Microbiological methods
DNA procedures and bacterial manipulations were performed using established protocols (Sambrook et al., 1989) unless otherwise stated. Plasmid DNA was prepared on an analytical scale by alkaline lysis (Birnboim and Doly, 1979) or using Qiagen columns according to the manufacturer's instructions (Qiagen Ltd., UK).

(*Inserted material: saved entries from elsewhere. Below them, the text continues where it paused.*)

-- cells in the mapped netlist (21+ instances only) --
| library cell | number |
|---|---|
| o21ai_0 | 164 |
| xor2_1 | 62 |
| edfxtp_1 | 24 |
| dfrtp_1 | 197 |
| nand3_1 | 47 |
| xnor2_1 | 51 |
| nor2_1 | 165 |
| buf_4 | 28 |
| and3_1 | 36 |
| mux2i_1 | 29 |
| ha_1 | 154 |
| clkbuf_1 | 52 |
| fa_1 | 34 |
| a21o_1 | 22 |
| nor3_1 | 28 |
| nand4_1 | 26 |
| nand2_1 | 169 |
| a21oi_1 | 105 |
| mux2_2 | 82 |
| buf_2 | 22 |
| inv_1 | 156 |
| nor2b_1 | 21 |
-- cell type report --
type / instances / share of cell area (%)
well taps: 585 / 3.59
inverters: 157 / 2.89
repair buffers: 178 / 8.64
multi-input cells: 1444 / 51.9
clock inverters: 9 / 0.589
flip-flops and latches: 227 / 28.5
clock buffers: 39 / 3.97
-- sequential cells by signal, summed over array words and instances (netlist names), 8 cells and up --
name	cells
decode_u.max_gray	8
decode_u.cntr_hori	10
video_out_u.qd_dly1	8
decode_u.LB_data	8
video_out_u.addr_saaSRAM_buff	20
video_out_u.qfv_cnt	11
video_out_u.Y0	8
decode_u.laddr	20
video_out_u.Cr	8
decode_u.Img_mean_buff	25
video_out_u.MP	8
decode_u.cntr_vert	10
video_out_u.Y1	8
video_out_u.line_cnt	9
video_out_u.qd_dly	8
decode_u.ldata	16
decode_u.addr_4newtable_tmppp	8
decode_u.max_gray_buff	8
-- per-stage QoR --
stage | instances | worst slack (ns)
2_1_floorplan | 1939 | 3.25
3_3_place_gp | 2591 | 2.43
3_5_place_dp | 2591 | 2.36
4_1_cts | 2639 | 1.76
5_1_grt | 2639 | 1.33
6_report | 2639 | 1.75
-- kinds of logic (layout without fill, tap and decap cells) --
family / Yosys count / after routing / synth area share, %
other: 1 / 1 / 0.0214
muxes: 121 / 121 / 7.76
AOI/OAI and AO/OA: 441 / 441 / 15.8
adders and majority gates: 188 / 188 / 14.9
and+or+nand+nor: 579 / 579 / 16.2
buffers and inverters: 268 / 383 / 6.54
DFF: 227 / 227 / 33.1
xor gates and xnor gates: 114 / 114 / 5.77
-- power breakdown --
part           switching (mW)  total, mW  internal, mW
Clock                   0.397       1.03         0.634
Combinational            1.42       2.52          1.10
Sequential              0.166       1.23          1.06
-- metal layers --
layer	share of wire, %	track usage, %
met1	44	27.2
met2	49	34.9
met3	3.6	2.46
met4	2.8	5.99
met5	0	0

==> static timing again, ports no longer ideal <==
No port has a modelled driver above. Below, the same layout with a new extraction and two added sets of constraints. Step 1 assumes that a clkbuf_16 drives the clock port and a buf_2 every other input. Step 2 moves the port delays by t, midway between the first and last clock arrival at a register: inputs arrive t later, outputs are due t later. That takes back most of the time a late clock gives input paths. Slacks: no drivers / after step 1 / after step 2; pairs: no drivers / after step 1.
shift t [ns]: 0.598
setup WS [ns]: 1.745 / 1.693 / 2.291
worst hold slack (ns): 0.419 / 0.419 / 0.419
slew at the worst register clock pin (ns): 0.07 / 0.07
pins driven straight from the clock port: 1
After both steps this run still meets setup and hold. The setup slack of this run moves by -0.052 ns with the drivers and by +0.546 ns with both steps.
Source: an optimization exercise on an open RTL-to-GDS flow (aim: small area, a short achievable clock period and few clock cycles per item). Production flows keep margins and buffers that such runs may drop.
The RTL was checked by simulation tests, not by an equivalence proof against the original design.

==> module biriscv_divider, before the edit <==
module biriscv_divider
(
     input           clk_i
    ,input           rst_i
    ,input           opcode_valid_i
    ,input  [ 31:0]  opcode_opcode_i
    ,input  [ 31:0]  opcode_pc_i
    ,input           opcode_invalid_i
    ,input  [  4:0]  opcode_rd_idx_i
    ,input  [  4:0]  opcode_ra_idx_i
    ,input  [  4:0]  opcode_rb_idx_i
    ,input  [ 31:0]  opcode_ra_operand_i
    ,input  [ 31:0]  opcode_rb_operand_i
    ,output          writeback_valid_o
    ,output [ 31:0]  writeback_value_o
);
function low_mask32;
    input [31:0] x;
    begin
        low_mask32 = ~|(x[31:1] & ~x[30:0]);
    end
endfunction
wire div_rem_inst_w = ((opcode_opcode_i & 32'hfe00707f)  == 32'h2004033)  ||
                      ((opcode_opcode_i & 32'hfe00707f) == 32'h2005033) ||
                      ((opcode_opcode_i & 32'hfe00707f)  == 32'h2006033)  ||
                      ((opcode_opcode_i & 32'hfe00707f) == 32'h2007033);
wire start_w  = opcode_valid_i & div_rem_inst_w;
wire signed_w = ~opcode_opcode_i[12];    
wire div_w    = ~opcode_opcode_i[13];    
wire [31:0] a_w = opcode_ra_operand_i;
wire [31:0] b_w = opcode_rb_operand_i;
wire a_neg_w  = signed_w & a_w[31];
wire b_neg_w  = signed_w & b_w[31];
wire [31:0] a_abs_w = a_neg_w ? -a_w : a_w;
wire [31:0] a_inv_w = a_w ^ {32{a_neg_w}};
wire [31:0] b_inv_w = b_w ^ {32{b_neg_w}};
wire [5:0]  za_w;
wire [5:0]  zb_w;
biriscv_divider_clz u_clz_a (.x_i(a_inv_w), .z_o(za_w));
biriscv_divider_clz u_clz_b (.x_i(b_inv_w), .z_o(zb_w));
wire        pa_w    = a_neg_w & low_mask32(a_inv_w);
wire        pb_w    = b_neg_w & low_mask32(b_inv_w);
wire        b_zero_w = zb_w[5] & ~b_neg_w;
wire [5:0]  za_x_w   = za_w - {5'b0, pa_w};
wire [5:0]  zb_x_w   = zb_w - {5'b0, pb_w};
wire [6:0]  shift_w  = {1'b0, zb_x_w} - {1'b0, za_x_w};
wire        no_q_w   = shift_w[6] | b_zero_w;
wire [4:0]  sh_w     = {shift_w[4:1], 1'b1};
wire [64:0] e_sh_w   = {1'b1, ~b_inv_w, {32{~b_neg_w}}} << sh_w;
wire [32:0] e_init_w = e_sh_w[64:32];
reg        busy_q;
reg        valid_q;
reg [3:0]  cnt_q;
reg        div_q;       
reg        neg_q;       
reg [31:0] r_q;         
reg [32:0] e_q;         
reg        c_q;         
reg [31:0] q_q;         
wire [33:0] sub1_w  = {2'b0, r_q} + {1'b1, e_q} + {33'b0, c_q};
wire        q1_w    = ~sub1_w[33];
wire [31:0] r1_w    = q1_w ? sub1_w[31:0] : r_q;
wire [32:0] e1_w    = {1'b1, e_q[32:1]};
wire [33:0] sub2_w  = {2'b0, r1_w} + {1'b1, e1_w} + {33'b0, c_q};
wire        q2_w    = ~sub2_w[33];
wire [31:0] r2_w    = q2_w ? sub2_w[31:0] : r1_w;
always @(posedge clk_i or posedge rst_i)
if (rst_i)
begin
    busy_q  <= 1'b0;
    valid_q <= 1'b0;
    cnt_q   <= 4'b0;
end
else if (busy_q)
begin
    cnt_q   <= cnt_q - 4'd1;
    if (cnt_q == 4'd0)
    begin
        valid_q <= 1'b1;
        busy_q  <= 1'b0;
    end
    else
        valid_q <= 1'b0;
end
else
begin
    cnt_q   <= sh_w[4:1];
    valid_q <= start_w & no_q_w;
    busy_q  <= start_w & ~no_q_w;
end
always @(posedge clk_i)
if (busy_q)
begin
    r_q <= r2_w;
    e_q <= {2'b11, e_q[32:2]};
    q_q <= {q_q[29:0], q1_w, q2_w};
end
else
begin
    r_q   <= a_abs_w;
    e_q   <= e_init_w;
    c_q   <= ~b_neg_w;
    q_q   <= {32{b_zero_w}};
    div_q <= div_w;
    neg_q <= div_w ? (a_neg_w ^ b_neg_w) & ~b_zero_w : a_neg_w;
end
wire [31:0] res_w = div_q ? q_q : r_q;
assign writeback_valid_o = valid_q;
assign writeback_value_o = neg_q ? -res_w : res_w;
endmodule
==> flow/config.mk <==
export PLATFORM = sky130hd
export DESIGN_NAME = biriscv_divider
export DESIGN_NICKNAME = biriscv_divider
export VERILOG_FILES = /design/flow/design.v
export SDC_FILE = /design/flow/constraint.sdc
export NUM_CORES = 8
export LEC_CHECK = 0
export CAP_MARGIN = 20
export CORE_MARGIN = 2
export CORE_UTILIZATION = 40
export SETUP_SLACK_MARGIN = 1.5
export SLEW_MARGIN = 20
==> flow/constraint.sdc <==
create_clock -name core_clock -period 7.0 [get_ports {clk_i}]
set_input_delay 1.4000 -clock core_clock [delete_from_list [all_inputs] [get_ports {clk_i}]]
set_output_delay 1.4000 -clock core_clock [all_outputs]
set_load 0.01 [all_outputs]
standard.sh (not shown) runs the stock make flow with config.mk's settings and CLKGATE_MAP_FILE= SYNTH_SCRIPT=/design/flow/synth_recipe.tcl, a recipe that flattens the netlist after the stock synthesis.
==> flow/flow/run.sh <==
#!/bin/bash
# Standard layout, with plain buffers (buf_1) on the ports instead of the
# default delay cells; repair resizes them where timing needs it.
set -euo pipefail
export BUFFER_PORTS_ARGS="-buffer_cell sky130_fd_sc_hd__buf_1"
bash standard.sh > standard.log 2>&1
The baseline completed without violations.
Testbench counts at the start, summed over its fixed seeds: cycles 19,588, ops 4,800.
==> next run, changes <==
--- a/flow/design.v
+++ b/flow/design.v
@@ -13,14 +13,8 @@
     ,input  [ 31:0]  opcode_rb_operand_i
     ,output          writeback_valid_o
     ,output [ 31:0]  writeback_value_o
 );
-function low_mask32;
-    input [31:0] x;
-    begin
-        low_mask32 = ~|(x[31:1] & ~x[30:0]);
-    end
-endfunction
 wire div_rem_inst_w = ((opcode_opcode_i & 32'hfe00707f)  == 32'h2004033)  ||
                       ((opcode_opcode_i & 32'hfe00707f) == 32'h2005033) ||
                       ((opcode_opcode_i & 32'hfe00707f)  == 32'h2006033)  ||
                       ((opcode_opcode_i & 32'hfe00707f) == 32'h2007033);
@@ -37,33 +31,33 @@
 wire [5:0]  za_w;
 wire [5:0]  zb_w;
 biriscv_divider_clz u_clz_a (.x_i(a_inv_w), .z_o(za_w));
 biriscv_divider_clz u_clz_b (.x_i(b_inv_w), .z_o(zb_w));
-wire        pa_w    = a_neg_w & low_mask32(a_inv_w);
-wire        pb_w    = b_neg_w & low_mask32(b_inv_w);
 wire        b_zero_w = zb_w[5] & ~b_neg_w;
-wire [5:0]  za_x_w   = za_w - {5'b0, pa_w};
-wire [5:0]  zb_x_w   = zb_w - {5'b0, pb_w};
+wire [5:0]  za_x_w   = za_w - {5'b0, a_neg_w};
+wire [5:0]  zb_x_w   = {zb_w[5] & ~b_neg_w, zb_w[4:0] | {5{zb_w[5]}}};
 wire [6:0]  shift_w  = {1'b0, zb_x_w} - {1'b0, za_x_w};
 wire        no_q_w   = shift_w[6] | b_zero_w;
 wire [4:0]  sh_w     = {shift_w[4:1], 1'b1};
-wire [64:0] e_sh_w   = {1'b1, ~b_inv_w, {32{~b_neg_w}}} << sh_w;
-wire [32:0] e_init_w = e_sh_w[64:32];
+wire [65:0] e_sh_w   = {2'b11, ~b_inv_w, {32{~b_neg_w}}} << sh_w;
+wire [33:0] e_init_w = e_sh_w[65:32];
 reg        busy_q;
 reg        valid_q;
 reg [3:0]  cnt_q;
 reg        div_q;       
 reg        neg_q;       
 reg [31:0] r_q;         
-reg [32:0] e_q;         
+reg [33:0] e_q;         
 reg        c_q;         
 reg [31:0] q_q;         
-wire [33:0] sub1_w  = {2'b0, r_q} + {1'b1, e_q} + {33'b0, c_q};
-wire        q1_w    = ~sub1_w[33];
+wire [35:0] sum1_w  = {3'b0, r_q, 1'b1} + {1'b1, e_q, c_q};
+wire [34:0] sub1_w  = sum1_w[35:1];
+wire        q1_w    = ~sub1_w[34];
 wire [31:0] r1_w    = q1_w ? sub1_w[31:0] : r_q;
-wire [32:0] e1_w    = {1'b1, e_q[32:1]};
-wire [33:0] sub2_w  = {2'b0, r1_w} + {1'b1, e1_w} + {33'b0, c_q};
-wire        q2_w    = ~sub2_w[33];
+wire [33:0] e1_w    = {1'b1, e_q[33:1]};
+wire [35:0] sum2_w  = {3'b0, r1_w, 1'b1} + {1'b1, e1_w, c_q};
+wire [34:0] sub2_w  = sum2_w[35:1];
+wire        q2_w    = ~sub2_w[34];
 wire [31:0] r2_w    = q2_w ? sub2_w[31:0] : r1_w;
 always @(posedge clk_i or posedge rst_i)
 if (rst_i)
 begin
@@ -90,24 +84,26 @@
 end
 always @(posedge clk_i)
 if (busy_q)
 begin
-    r_q <= r2_w;
-    e_q <= {2'b11, e_q[32:2]};
+    if (div_q && cnt_q == 4'd0)
+        r_q <= {q_q[29:0], q1_w, q2_w};
+    else
+        r_q <= r2_w;
+    e_q <= {2'b11, e_q[33:2]};
     q_q <= {q_q[29:0], q1_w, q2_w};
 end
 else
 begin
-    r_q   <= a_abs_w;
+    r_q   <= (div_w & no_q_w) ? {32{b_zero_w}} : a_abs_w;
     e_q   <= e_init_w;
     c_q   <= ~b_neg_w;
-    q_q   <= {32{b_zero_w}};
+    q_q   <= 32'b0;
     div_q <= div_w;
     neg_q <= div_w ? (a_neg_w ^ b_neg_w) & ~b_zero_w : a_neg_w;
 end
-wire [31:0] res_w = div_q ? q_q : r_q;
 assign writeback_valid_o = valid_q;
-assign writeback_value_o = neg_q ? -res_w : res_w;
+assign writeback_value_o = neg_q ? -r_q : r_q;
 endmodule
 module biriscv_divider_clz
 (
      input  [31:0] x_i
Effect:
- worst setup slack loses 0.019 ns
- non-clock buffer count shrinks by 8
- cell area went down by 8.9%
- die area is lower by 9.7%
- register-to-register slack barely changes
- routed wire length decreases by 10%
- global-route usage is higher by 0.53 points
Testbench counts after the change, summed over its fixed seeds: cycles 19,868, ops 4,800.

afterwards: timing with drivers on the ports:
How much do the figures lean on ideal ports? The routed layouts below were timed once more, with nothing changed but the port constraints. Step 1 sets driving cells, clkbuf_16 on the clock port and buf_2 on the other inputs (assumed; they add their load-dependent delay and slew). Step 2 times the ports against the registers' clock, not the clock port: input delays grow and output delays shrink by t, the midpoint of the rising clock arrivals with the driver on. Three values: ideal ports, drivers, drivers and shift; two values: the first two.
run	t (ns)	setup WS [ns]	worst setup path after step 2	clock arrival spread, ns	slew at the worst register clock pin (ns)
the first run	0.403	1.491 / 1.516 / 1.113	input to register	0.007 / 0.007	0.07 / 0.07
the second run	0.393	1.471 / 1.485 / 1.093	input to register	0.011 / 0.011	0.08 / 0.08
After both steps every run listed still meets setup and hold.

DNA fragments were labelled by random hexanucleotide priming with [
-32P]dCTP (ICN, Costa Mesa, USA) and the Klenow fragment of E. coli DNA polymerase (Stratagene, UK).
Overexpression and purification of 6xHis-CPD photolyase
The ORF of the cloned A. thaliana CPD photolyase in the pCR2.1 vector (Invitrogen, Leek, The Netherlands) was amplified with primers containing BglII (AGCAAGATCTTTAAACAATAGTTATCTTGGGATCA) and NheI (TGCAACATATGGCGTCGACAGTCTCAG) sites at the 5' and 3' ends of the ORF, respectively, using the proof-reading DNA polymerase Pfu (Stratagene, UK). The DNA fragment was introduced at the NdeI site of the pET-11b vector (Calbiochem-Novabiochem, Nottingham, UK) in frame with a 6xHis tag coding region, yielding 6xHis-PHR1. E. coli BL21(DE3)pLysS was transformed with 6xHis-PHR1 and cultured in LB medium supplemented with 50 mg l-1 ampicillin until an OD 600 nm of 0.6–1.0 was reached. Expression of 6xHis-CPD photolyase was induced by the addition of 1 mM isothiopropylgalactoside and growth continued for 3 h. Bacterial cell extracts were prepared by sonication of 36 ml cells suspended in RS buffer (50 mM Tris–HCl, pH 7.5, 50 mM NaCl, 0.1% Triton X-100, 10 mM imidazole, 5% (v/v) glycerol, 8 M urea) (1:10 buffer:culture media ratio used). The resultant suspension was clarified at 10 000 g for 10 min. The supernatant was applied to a nickel-chelating Sepharose fast-flow affinity chromatography column (Pharmacia), washed in lysis buffer containing 100 mM imidazole, and eluted in buffer containing 500 mM imidazole. The eluted proteins were purified by preparative SDS–PAGE using 10% acrylamide gels. The 6xHis-CPD photolyase band was excised from the Coomassie-blue stained gel and destained using several changes of 100 mM Tris–HCl pH 7.0. Protein was electroeluted from the gel slices, mixed with Freund's adjuvant and used to raise antiserum in sheep (Scottish Antibody Production Unit, Carluke, Scotland).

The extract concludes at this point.